If the files are reasonably large and can be relied on not to change file data without changing metadata then checking is easy via a final run of rsync -va without the -c option. If the files are small then a lot of the rsync time will be taken up by seeking for metadata so that might not be viable (EG before SSDs became popular you couldn't just run anything like a find / on a large mail server). As for the multiple threads, the common way of doing this is copying by parent directory. For example copying a server you might copy /var and /usr separately. That has the obvious problem that the sizes are often significantly different. If you have lots of files in one directory you could transfer /directory/[a-k]* in one process and /directory/[l-z]* in another. This wouldn't support deleting directories that have been removed from the source but that can be easily fixed with a later pass of rsync -va as long as the files are reasonably large. Maybe it would help if you attached the scripts you tried using with xargs etc so we could see what you tried. -- My Main Blog http://etbe.coker.com.au/ My Documents Blog http://doc.coker.com.au/

On 16/02/17 12:12, Bill Yang via luv-main wrote:
Hi there
I need to transfer 200+ TB data from one storage server (Red Hat Linux based) to another (FreeBSD). I am planning to use rsync with multiple threads in a script. There are a number of suggestions on the Internet (find + xargs + rsync), but none of them worked well so far. I also need a reliable way to check whether all files/directories from the source server have been copied to the destination server. Any suggestions/help would be appreciated.
This may help. http://moo.nac.uci.edu/~hjm/parsync/ scripts running on top of rsync with some crude load balancing and throttling.

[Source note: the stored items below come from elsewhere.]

$ cat src/rtl/pvreg_pkg.sv
package pvreg_pkg;
   // dword indices of the header (address bits above bit 1)
   localparam int DW_HFEAT  = 0;
   localparam int DW_GFEAT  = 1;
   localparam int DW_PFN    = 2;
   localparam int DW_QSZSEL = 3;
   localparam int DW_NTFY   = 4;
   localparam int DW_VEC    = 5;

   localparam int          PAGE_SHIFT  = 12;
   localparam int          QBASE_W     = 32 + PAGE_SHIFT;
   localparam logic [15:0] NO_VEC      = 16'hFFFF;
   localparam int          DCFG_LEGACY = 20;
   localparam int          DCFG_MSIX   = 24;

   typedef struct packed {
      logic hfeat;
      logic gfeat;
      logic pfn;
      logic qszsel;
      logic ntfy;
      logic vec;
      logic dcfg;
   } hit_t;

   function automatic logic [31:0] lane_merge(input logic [31:0] cur,
                                              input logic [31:0] nxt,
                                              input logic [3:0]  en);
      logic [31:0] res;
      for (int l = 0; l < 4; l++)
         res[l*8 +: 8] = en[l] ? nxt[l*8 +: 8] : cur[l*8 +: 8];
      return res;
   endfunction
endpackage

$ cat src/rtl/pvreg_decode.sv
module pvreg_decode
   import pvreg_pkg::*;
#(
   parameter int ADDR_W  = 8,
   parameter bit MSIX_EN = 1'b1
) (
   input  logic [ADDR_W-1:0] addr,
   output hit_t              hit,
   output logic [ADDR_W-1:0] dcfg_off
);
   localparam int              DW_W = ADDR_W - 2;
   localparam int              BASE = MSIX_EN ? DCFG_MSIX : DCFG_LEGACY;
   localparam logic [ADDR_W-1:0] BASE_A = ADDR_W'(BASE);

   logic [DW_W-1:0] dw;
   assign dw = addr[ADDR_W-1:2];

   always_comb begin
      hit        = '0;
      hit.dcfg   = (addr >= BASE_A);
      hit.hfeat  = (dw == DW_W'(DW_HFEAT));
      hit.gfeat  = (dw == DW_W'(DW_GFEAT));
      hit.pfn    = (dw == DW_W'(DW_PFN));
      hit.qszsel = (dw == DW_W'(DW_QSZSEL));
      hit.ntfy   = (dw == DW_W'(DW_NTFY));
      hit.vec    = MSIX_EN && (dw == DW_W'(DW_VEC));
   end

   assign dcfg_off = addr - BASE_A;
endmodule

$ cat src/rtl/pvreg_isr.sv
module pvreg_isr (
   input  logic       clk,
   input  logic       rst_n,
   input  logic       set_q,
   input  logic       set_c,
   input  logic       clr,
   output logic [7:0] isr
);
   logic [1:0] cause_r, cause_n;

   always_comb begin
      cause_n    = clr ? 2'b00 : cause_r;
      cause_n[0] = cause_n[0] | set_q;
      cause_n[1] = cause_n[1] | set_c;
   end

   always_ff @(posedge clk) begin
      if (!rst_n) cause_r <= 2'b00;
      else        cause_r <= cause_n;
   end

   assign isr = {6'b0, cause_r};
endmodule

$ cat src/rtl/pvreg_qbank.sv
module pvreg_qbank
   import pvreg_pkg::*;
#(
   parameter int NUM_Q   = 4,
   parameter bit MSIX_EN = 1'b1
) (
   input  logic                     clk,
   input  logic                     rst_n,
   input  logic                     dev_reset,
   input  logic [15:0]              sel,
   input  logic                     pfn_we,
   input  logic                     vec_we,
   input  logic [3:0]               be,
   input  logic [31:0]              wdata,
   output logic                     sel_valid,
   output logic [31:0]              sel_pfn,
   output logic [15:0]              sel_vec,
   output logic [NUM_Q*QBASE_W-1:0] q_base,
   output logic [NUM_Q*16-1:0]      q_vec
);
   logic [31:0] pfn_r [NUM_Q];
   logic [15:0] vec_w [NUM_Q];

   for (genvar g = 0; g < NUM_Q; g++) begin : g_q
      logic hit_g;
      assign hit_g = (sel == 16'(g));

      always_ff @(posedge clk) begin
         if (!rst_n || dev_reset)  pfn_r[g] <= '0;
         else if (pfn_we && hit_g) pfn_r[g] <= lane_merge(pfn_r[g], wdata, be);
      end
      assign q_base[g*QBASE_W +: QBASE_W] = {pfn_r[g], {PAGE_SHIFT{1'b0}}};

      if (MSIX_EN) begin : g_vec
         logic [15:0] vec_r;
         logic [31:0] vmerge;
         assign vmerge = lane_merge({vec_r, 16'h0}, wdata, {be[3:2], 2'b00});
         always_ff @(posedge clk) begin
            if (!rst_n || dev_reset)  vec_r <= '0;
            else if (vec_we && hit_g) vec_r <= vmerge[31:16];
         end
         assign vec_w[g] = vec_r;
      end else begin : g_novec
         assign vec_w[g] = NO_VEC;
      end
      assign q_vec[g*16 +: 16] = vec_w[g];
   end

   if (!MSIX_EN) begin : g_unused
      logic unused_vec_we;
      assign unused_vec_we = vec_we;
   end

   always_comb begin
      sel_valid = 1'b0;
      sel_pfn   = '0;
      sel_vec   = '0;
      for (int i = 0; i < NUM_Q; i++) begin
         if (sel == 16'(i)) begin
            sel_valid = 1'b1;
            sel_pfn   = pfn_r[i];
            sel_vec   = vec_w[i];
         end
      end
   end
endmodule

$ cat src/rtl/pvreg_legacy.sv
module pvreg_legacy
   import pvreg_pkg::*;
#(
   parameter int          ADDR_W    = 8,
   parameter int          NUM_Q     = 4,
   parameter int          QSZ_LOG2  = 8,
   parameter logic [31:0] HOST_FEAT = 32'hA5C3_0F11,
   parameter bit          MSIX_EN   = 1'b1
) (
   input  logic                     clk,
   input  logic                     rst_n,
   input  logic [ADDR_W-1:0]        addr,
   input  logic [3:0]               be,
   input  logic                     wr,
   input  logic                     rd,
   input  logic [31:0]              wdata,
   output logic [31:0]              rdata,
   output logic                     dcfg_hit,
   output logic [ADDR_W-1:0]        dcfg_off,
   input  logic [31:0]              dcfg_rdata,
   output logic                     notify_vld,
   output logic [15:0]              notify_q,
   output logic [7:0]               dev_status,
   output logic [NUM_Q*QBASE_W-1:0] q_base,
   output logic [15:0]              cfg_vec,
   output logic [NUM_Q*16-1:0]      q_vec,
   input  logic                     irq_queue,
   input  logic                     irq_config,
   output logic                     intx
);
   localparam logic [15:0] QSIZE = 16'(1 << QSZ_LOG2);

   if (ADDR_W < 6 || ADDR_W > 16) begin : g_bad_addr
      $error("pvreg_legacy: ADDR_W must lie in 6..16");
   end
   if (NUM_Q < 1 || NUM_Q > 1024) begin : g_bad_q
      $error("pvreg_legacy: NUM_Q must lie in 1..1024");
   end
   if (QSZ_LOG2 < 0 || QSZ_LOG2 > 15) begin : g_bad_sz
      $error("pvreg_legacy: QSZ_LOG2 must lie in 0..15");
   end

   hit_t        hit;
   logic [31:0] gfeat_r;
   logic [15:0] qsel_r;
   logic [7:0]  status_r;
   logic [7:0]  isr;
   logic        dev_reset, status_we, isr_clr;
   logic        sel_valid;
   logic [31:0] sel_pfn;
   logic [15:0] sel_vec;
   logic [31:0] qsel_m;

   pvreg_decode #(.ADDR_W(ADDR_W), .MSIX_EN(MSIX_EN)) u_dec (
      .addr     (addr),
      .hit      (hit),
      .dcfg_off (dcfg_off)
   );

   assign status_we = wr && hit.ntfy && be[2];
   assign dev_reset = status_we && (wdata[23:16] == 8'h00);
   assign isr_clr   = rd && hit.ntfy && be[3];
   assign dcfg_hit  = (rd || wr) && hit.dcfg;

   pvreg_qbank #(.NUM_Q(NUM_Q), .MSIX_EN(MSIX_EN)) u_bank (
      .clk       (clk),
      .rst_n     (rst_n),
      .dev_reset (dev_reset),
      .sel       (qsel_r),
      .pfn_we    (wr && hit.pfn),
      .vec_we    (wr && hit.vec),
      .be        (be),
      .wdata     (wdata),
      .sel_valid (sel_valid),
      .sel_pfn   (sel_pfn),
      .sel_vec   (sel_vec),
      .q_base    (q_base),
      .q_vec     (q_vec)
   );

   pvreg_isr u_isr (
      .clk   (clk),
      .rst_n (rst_n),
      .set_q (irq_queue),
      .set_c (irq_config),
      .clr   (isr_clr),
      .isr   (isr)
   );

   assign qsel_m = lane_merge({qsel_r, 16'h0}, wdata, {be[3:2], 2'b00});

   always_ff @(posedge clk) begin
      if (!rst_n || dev_reset) begin
         gfeat_r <= '0;
         qsel_r  <= '0;
      end else begin
         if (wr && hit.gfeat)  gfeat_r <= lane_merge(gfeat_r, wdata, be);
         if (wr && hit.qszsel) qsel_r  <= qsel_m[31:16];
      end
   end

   always_ff @(posedge clk) begin
      if (!rst_n) begin
         status_r   <= '0;
         notify_vld <= 1'b0;
         notify_q   <= '0;
      end else begin
         if (status_we) status_r <= wdata[23:16];
         notify_vld <= wr && hit.ntfy && (|be[1:0]);
         if (wr && hit.ntfy && (|be[1:0])) notify_q <= wdata[15:0];
      end
   end
   assign dev_status = status_r;

   if (MSIX_EN) begin : g_cfgvec
      logic [15:0] cvec_r;
      logic [31:0] cmerge;
      assign cmerge = lane_merge({16'h0, cvec_r}, wdata, {2'b00, be[1:0]});
      always_ff @(posedge clk) begin
         if (!rst_n || dev_reset) cvec_r <= '0;
         else if (wr && hit.vec)  cvec_r <= cmerge[15:0];
      end
      assign cfg_vec = cvec_r;
   end else begin : g_nocfgvec
      assign cfg_vec = NO_VEC;
   end

   logic [31:0] rd_mux;
   always_comb begin
      rd_mux = '0;
      if (hit.dcfg)        rd_mux = dcfg_rdata;
      else if (hit.hfeat)  rd_mux = HOST_FEAT;
      else if (hit.gfeat)  rd_mux = gfeat_r;
      else if (hit.pfn)    rd_mux = sel_valid ? sel_pfn : 32'h0;
      else if (hit.qszsel) rd_mux = {qsel_r, sel_valid ? QSIZE : 16'h0};
      else if (hit.ntfy)   rd_mux = {isr, status_r, 16'h0};
      else if (hit.vec)    rd_mux = {sel_valid ? sel_vec : 16'h0, cfg_vec};
   end

   always_ff @(posedge clk) begin
      if (!rst_n)  rdata <= '0;
      else if (rd) rdata <= rd_mux;
   end

   assign intx = |isr;
endmodule

$ cat config.mk
export PLATFORM = sky130hd
export DESIGN_NAME = pvreg_legacy
export DESIGN_NICKNAME = d
export VERILOG_FILES = /design/src/rtl/pvreg_pkg.sv /design/src/rtl/pvreg_decode.sv /design/src/rtl/pvreg_isr.sv /design/src/rtl/pvreg_qbank.sv /design/src/rtl/pvreg_legacy.sv
export SDC_FILE = /design/constraint.sdc
export NUM_CORES = 1
export LEC_CHECK = 0
export BUFFER_PORTS_ARGS = -buffer_cell sky130_fd_sc_hd__buf_2
export CAP_MARGIN = 20
export CORE_UTILIZATION = 40
export CTS_BUF_LIST = sky130_fd_sc_hd__clkbuf_2 sky130_fd_sc_hd__clkbuf_4 sky130_fd_sc_hd__clkbuf_8
export DETAILED_ROUTE_END_ITERATION = 7
export PLACE_DENSITY = 0.64
export RECOVER_POWER = 100
export SLEW_MARGIN = 20
export SYNTH_ARGS = -nofsm -noshare
export SYNTH_HDL_FRONTEND = slang
export SYNTH_SLANG_ARGS = --single-unit
$ cat constraint.sdc
create_clock -name clk -period 3.9 [get_ports clk]
set_input_delay 0.78 -clock clk [delete_from_list [all_inputs] [get_ports clk]]
set_output_delay 0.78 -clock clk [all_outputs]
set_load 0.005 [all_outputs]
-- After elaboration in Yosys (flattened, before gate mapping)
Memory sizes are Yosys's and may differ from the RTL's.
Cells that the tools add are included.
- bitwise logic cells: 6
- add/subtract/negate cells: 1
- equality and inequality tests: 8
- reductions and logical operators: 43
- muxes and demuxes: 57
- magnitude comparators: 1
- operator list (cell ; number):
    32-bit 2-to-1 mux ; 16
    8-bit 2-to-1 mux ; 16
    16-bit 2-to-1 mux ; 5
    16-bit by 2-bit == test with 1-bit output (second input constant) ; 2
    2-bit AND reduction ; 16
    1-bit logical AND ; 19
    1-bit 2-to-1 mux ; 18
    16-bit by 1-bit == test with 1-bit output (second input constant) ; 1
    16-bit logical NOT ; 1
    6-bit by 2-bit == test with 1-bit output (second input constant) ; 2
    6-bit by 3-bit == test with 1-bit output (second input constant) ; 2
    9-bit 2-to-1 mux ; 1
    8-bit by 5-bit >= comparator with 1-bit output (second input constant) ; 1
    8-bit logical NOT ; 1
    8-bit by 5-bit subtractor with 8-bit output (second input constant) ; 1
    6-bit by 1-bit == test with 1-bit output (second input constant) ; 1
    6-bit logical NOT ; 1
    1-bit OR ; 6
    2-bit OR reduction ; 2
    1-bit logical OR ; 2
    2-bit 2-to-1 mux ; 1
    1-bit logical NOT ; 1
- memories kept: 1
- input bits: 82
- flip-flop bits (word level): 187
- bits in writable memories: 128
- memory list (name ; words ; bits a word ; read ports ; clocked after memory_dff ; write ports ; RTL line ; text):
    u_bank.pfn_r ; 4 ; 32 ; 4 ; 0 ; 4 ; pvreg_qbank.sv:21 ; logic [31:0] pfn_r [NUM_Q];

-- Logic depth before layout (Yosys ltp)
Gate-level depths: netlist of the first run.
- depth after elaboration: 13
- depth in mapped cells: 9
- mapped depth without buffers: 6

-- Modules after synthesis
From an unflattened synthesis of the first run, not the netlist that was laid out.
- cell total of the unflattened synthesis: 1524
- area, all modules: 15304.7 sq um
- modules (own cells, without submodules) (module ; area an instance (sq um) ; cells an instance ; instances):
    pvreg_qbank ; 9069.9 ; 826 ; 1
    pvreg_legacy ; 5968.2 ; 663 ; 1
    pvreg_decode ; 150.1 ; 22 ; 1
    pvreg_isr ; 116.4 ; 13 ; 1

-- Worst setup path before layout of the first run
No wires, ideal clock.
- kind: input port to flip-flop
- start point: in addr[5]
- end point: mem u_bank.pfn_r[0][24], enable pin
- setup time: 0.326 ns
- arrival time: 2.482 ns
- path slack: 1.093 ns
- stages on the path: 6
- buffers on the path: 1
- required time: 3.574 ns
- cells stage by stage: buf_2 > or3_1 > nor2_2 > nand4b_1 > nor3_2 > a21o_1
- RTL lines (what ; RTL line ; text):
    start: declaration ; pvreg_legacy.sv:12 ; input logic [ADDR_W-1:0] addr,
    end: declaration ; pvreg_qbank.sv:21 ;

==> results of run 1 <==
==> placed cells by master, fill, tap and decap left out, types with 17 or more instances in the layout <==
cell type	n
o21ai_0	69
dfxtp_1	186
mux2i_1	66
clkbuf_1	191
buf_4	29
and2_1	79
conb_1	48
o22ai_1	21
nor2_1	103
and2_0	53
edfxtp_1	128
clkbuf_8	59
mux2_2	19
nand3_1	29
buf_2	171
clkbuf_4	18
nand2_1	257
o211ai_1	17
a21oi_1	126
==> worst paths after layout <==
kind,from,to,slack [ns]
worst max register to register,qsel_r[0]$_SDFFE_PP0P_,u_bank.g_q[3].g_vec.vec_r[0]$_SDFFE_PP0P_,0.79
worst min register to register,gfeat_r[4]$_SDFFE_PP0P_,gfeat_r[4]$_SDFFE_PP0P_,0.45
worst min-delay path,dcfg_rdata[6],rdata[6]$_SDFFE_PN0P_,0.41
worst max-delay path,addr[3],u_bank.pfn_r[1][7]$_SDFFCE_PN0P_,0.66
==> where the power goes <==
part | internal [uW] | switching [uW]
Combinational | 136 | 320
Clock | 1760 | 1420
Sequential | 3490 | 54.3
==> worst register-to-register path: cells and delay by family (launching register included) <==
family | cells | cell delay (ns)
AND/OR/NAND/NOR | 4 | 1.63
flip-flops | 1 | 0.72
buffers and inverters | 1 | 0.47
AO/OA/AOI/OAI | 1 | 0.20
==> sequential cells by signal (all words and copies together), names as in the netlist <==
name                    cells
u_bank.pfn_r              128
u_bank.g_q.g_vec.vec_r     64
gfeat_r                    32
rdata                      32
cfg_vec                    16
notify_q                   16
qsel_r                     16
dev_status                  8
u_isr.cause_r               2
notify_vld                  1
==> kinds of logic after synthesis <==
group	after synthesis	share of synthesized area
xor gates and xnor gates	3	0.00182
adders and majority gates	1	0.000866
DFF	315	0.525
AOI/OAI and AO/OA	345	0.151
other	1	0.000260
and+or+nand+nor	603	0.201
buffers and inverters	165	0.0578
muxes	86	0.0621
==> routing by layer <==
layer | global-route usage | wire (um) | vias up
li1 | - | - | 5957
met1 | 0.356 | 21200 | 6370
met3 | 0.0788 | 5860 | 159
met2 | 0.508 | 27200 | 811
met4 | 0.158 | 3040 | 8
met5 | 0 | 47 | -
==> final cells by class <==
type,count,area (um2),share of cell area
sequential,315,7590,0.438
multi-input combinational,1086,6200,0.357
timing repair buffer,395,1820,0.105
clock buffer,77,947,0.0546
tap,461,577,0.0333
clock inverter,20,180,0.0104
inverter,5,18.8,0.00108
antenna,3,7.51,0.000433
==> per-stage QoR <==
step           hold slack, ns  instance area [um2]
2_1_floorplan           0.436                14600
3_3_place_gp            0.441                16500
3_5_place_dp            0.447                16500
4_1_cts                 0.384                17600
5_1_grt                 0.402                17300
6_report                0.412                17300
==> results_dict.tcl, run 1 <==
set metrics [dict create \
    portBuffers 352 \
    routedWlPerCell_um 24.3 \
    ir_worst_vdd_v 0.000244 \
    worst_pin_slew_ns 1.09 \
    grt_pass1_wl_um 81000 \
    cts_made_buffers 54 \
    core_area_um2 35600 \
    synth.distinct_cells 64 \
    die-area_um2 36900 \
    dpl.cell_count 2262 \
    ys_ff_latch 315 \
    vias_per_cell 5.63 \
    finalMaxSlewViolations 0 \
    ys.flop_type "dfxtp_1" \
    layout-drive-gt1-share 0.173 \
    num_vias 13300 \
    ff2ff_path_depth 6 \
    fmax_mhz 309 \
    cts.sinks 315 \
    cts.clk_slew.worst_paths_ns 0.06 \
    avgSynthCellArea_um2 9.51 \
    skew_ns 0.0353 \
    max_cap_viol_count 0 \
    start_util 0.406 \
    ctsHoldBuffers 0 \
    setup_tns_ns 0 \
    synth_area_leaders "edfxtp_1 (27%), dfxtp_1 (26%), nand2_1 (6.7%)" \
    cp_slowest_stage_delay_ns 0.83 \
    crit_required_ns 4.36 \
    dpl.hpwl_um 41900 \
    crit_path_end_kind "flip-flop" \
    rsz0062_at_grt "no" \
    crit_cells 8 \
    grt.total_usage 0.303 \
    cts_resized 0 \
    cts_htree_levels 2 \
    fin_crit_ns 3.24 \
    instances_no_fill 2362 \
    syn_to_final_growth_pct 20.0 \
    first_pass_iters 8 \
    slew_headroom 0.266 \
    p_leak_uw 0.00679 \
    cts_root_buffer "clkbuf_8" \
    p_per_area_nw_per_um2 414 \
    crit_family "simple AND/OR/NAND/NOR gates" \
    synth.most_common_cell "nand2_1" \
    rows 69 \
    worst_path_most_repeated_cell "clkbuf_1" \
    nFillCells 3529 \
    setup_violations 0 \
    nNetsFinal 1940 \
    finalPower_uw 7180 \
    synth_edf_count 128 \
    grt_max_degree 145 \
    wl_um 57400 \
    drt_iter0_markers 1249 \
    gp_congestion 0.923 \
    grt_antenna_before_repair 7 \
    place_ws_ns 0.500 \
    dieHeight_um 192 \
    hold_viol 0 \
    synth_cells 1519 \
    final_util 0.487 \
    synth_commonest_cells "nand2_1 (257), dfxtp_1 (187), and2_1 (132), edfxtp_1 (128), a21oi_1 (126)" \
    fin_ws_ns 0.662 \
    period_share 0.830 \
    route.detailed.drc 0 \
    worstPathArrival_ns 3.69 \
    cts_buffer_depth 3 \
    synth_top_area_share 0.266 \
    clock_latency_ns 0.62 \
    hold_path.class "in2reg" \
    synth_warnings 0 \
    ant_nets 0 \
    yosysTopAreaCell "edfxtp_1" \
    critPathKind "in2reg" \
    post_cts.repair.setup_buffers 0 \
    cp_cell_sequence "clkbuf_1 -> nor4_1 -> nand3_1 -> o31ai_1 -> nand4b_1 -> nor3_4 -> clkbuf_1 -> and2_0" \
    synth-seq-area-share 0.525 \
    cts_tree "done" \
    hold_path_depth 3 \
    async_flop_share 0 \
    ios 405 \
    critPathBufInv 2 \
    status "finished clean" \
    crit_path_max_fanout 24 \
    start_kind "primary input" \
    cp_slowest_cell "clkbuf_1" \
    syn_area_um2 14400 \
    grt_overflow 0 \
    grt_pass1_vias 12600 \
    die_x_um 192 \
]
Note: power is estimated with default switching activity, not from simulation.
==> run 2: changes to the inputs <==
PLACE_DENSITY = 0.66   (was 0.64)
clock period = 2.85 ns   (was 3.9 ns; I/O delays follow)
==> results_dict.tcl, run 2 (synthesis gave the netlist of run 1 again) <==
set metrics [dict create \
    routedWlPerCell_um 23.7 \
    reg2reg_from "qsel_r[1]$_SDFFE_PP0P_" \
    cp_slowest_cell "or4_1" \
    route.detailed.drc 0 \
    crit_path_max_fanout 8 \
    p_per_area_nw_per_um2 551 \
    crit_path_end_kind "flip-flop" \
    fin_crit_ns 2.79 \
    rows 69 \
    place_ws_ns -0.168 \
    hold_path.class "in2reg" \
    reg.largest.list "u_bank.pfn_r (128), u_bank.g_q.g_vec.vec_r (64)" \
    core_area_um2 35600 \
    finalMaxSlewViolations 0 \
    regMostFlops "u_bank.pfn_r" \
    worst_pin_slew_ns 0.891 \
    grt_antenna_before_repair 8 \
    die-area_um2 36900 \
    cts_made_buffers 53 \
    cts_tree "done" \
    cp_slowest_stage_delay_ns 0.63 \
    route.top_layer_used "met5" \
    drt_iter0_markers 1272 \
    status "finished clean" \
    ant_nets 0 \
    critPathKind "in2reg" \
    dieHeight_um 192 \
    wl_um 57200 \
    cts_htree_levels 2 \
    grt_overflow 0 \
    portBuffers 352 \
    period_share 0.979 \
    start_kind "primary input" \
    skew_ns 0.0435 \
    mostFrequentLayoutCells "nand2_1 (258), clkbuf_1 (201), dfxtp_1 (186)" \
    holdWs_ns 0.196 \
    dpl.hpwl_um 42800 \
    crit_required_ns 3.38 \
    cts_buffer_depth 3 \
    rsz0062_at_grt "no" \
    vias_per_cell 5.55 \
    syn_to_final_growth_pct 22.2 \
    num_vias 13400 \
    largest_reg_flops 128 \
    grt.total_usage 0.302 \
    grt_pass1_vias 12900 \
    grt_max_degree 70 \
    rrSetupSlack_ns 0.21 \
    grt_pass1_wl_um 81200 \
    hold_viol 0 \
    start_util 0.406 \
    cts.sinks 315 \
    p_leak_uw 0.00702 \
    layout-drive-gt1-share 0.194 \
    cts.clk_slew.worst_paths_ns 0.07 \
    max_cap_viol_count 0 \
    cts_resized 0 \
    ir_worst_vdd_v 0.000369 \
    gp_congestion 0.960 \
    drt-met1-wl_um 21400 \
    die_x_um 192 \
    route.met2.wl_um 27400 \
    finalPower_uw 9720 \
    post_cts.repair.setup_buffers 0 \
    ios 405 \
    fmax_mhz 358 \
    setup_tns_ns 0 \
    nNetsFinal 1997 \
    crit_start "addr[5]" \
    cts_root_buffer "clkbuf_8" \
    fin_ws_ns 0.0588 \
    setup_violations 0 \
    slew_headroom 0.406 \
    final_common_cell "nand2_1" \
    cp_cell_sequence "buf_2 -> clkbuf_4 -> clkbuf_1 -> or4_1 -> nor3_2 -> nand2_1 -> buf_4 -> nor3_1 -> clkbuf_1 -> nand2_1 -> a21oi_1" \
    min_from "dcfg_rdata[2]" \
    worstPathArrival_ns 3.32 \
    dr_wl_met3_um 5800 \
    ctsHoldBuffers 0 \
    first_pass_iters 7 \
    clock_latency_ns 0.63 \
]
## run 2: worst max-delay path: cells and delay by family
kind	cells	cell delay, ns
AND/OR/NAND/NOR	5	1.55
buffers and inverters	5	1.03
AO/OA/AOI/OAI	1	0.17
## run 2: area by class of cell
| cell class | count | area (um2) |
|---|---|---|
| timing repair buffer | 453 | 2190 |
| clock buffer | 89 | 1060 |
| sequential | 315 | 7590 |
| clock inverter | 6 | 40.0 |
| antenna | 3 | 7.51 |
| multi-input combinational | 1086 | 6170 |
| fill | 3495 | 17900 |
| inverter | 5 | 18.8 |
| tap | 461 | 577 |
## run 2: layer usage
metal / track usage / vias up
met5: 0 / -
met4: 0.137 / 8
met3: 0.0861 / 166
met2: 0.511 / 769
met1: 0.352 / 6405
li1: - / 6069
## run 2: path summary, 6_finish.rpt
check / depth (start not counted) / to
worst max register to register: 5 / u_bank.pfn_r[1][39]$_SDFFCE_PN0P_
worst min-delay path: 3 / rdata[2]$_SDFFE_PN0P_
worst max-delay path: 11 / u_bank.g_q[2].g_vec.vec_r[6]$_SDFFE_PP0P_
worst min register to register: 2 / gfeat_r[4]$_SDFFE_PP0P_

Hi Bill, I see you mention that you have tried the find | xargs rsync option without a lot of luck so i will just put this here in case it is different to what you have tried but we are using this quite sucessfully cd <source>; find . -maxdepth 1 -mindepth 1 ! -path './.*' -print0 | xargs -0 -n1 -P<no_of_threads> -I% rsync -irlt % <destination>/. I am however keen to look at the parsync linked by Nic. Thanks for the link Nick Evans On 16 February 2017 at 16:01, Nic Baxter via luv-main <luv-main@luv.asn.au> wrote:
On 16/02/17 12:12, Bill Yang via luv-main wrote:
Hi there
I need to transfer 200+ TB data from one storage server (Red Hat Linux based) to another (FreeBSD). I am planning to use rsync with multiple threads in a script. There are a number of suggestions on the Internet (find + xargs + rsync), but none of them worked well so far. I also need a reliable way to check whether all files/directories from the source server have been copied to the destination server. Any suggestions/help would be appreciated.
This may help. http://moo.nac.uci.edu/~hjm/parsync/ scripts running on top of rsync with some crude load balancing and throttling.
_______________________________________________ luv-main mailing list luv-main@luv.asn.au https://lists.luv.asn.au/cgi-bin/mailman/listinfo/luv-main

On Thu, Feb 16, 2017 at 12:12:44PM +1100, Bill Yang wrote:
I need to transfer 200+ TB data from one storage server (Red Hat Linux based) to another (FreeBSD).
I'm curious about a few things; How much does this data change over time? What speed/distance of link you are transferring over? Are you maxing out your disk/network bandwidth already? "Never underestimate the bandwidth of a station wagon full of tapes hurtling down the highway." — Tanenbaum, Andrew S. (1989)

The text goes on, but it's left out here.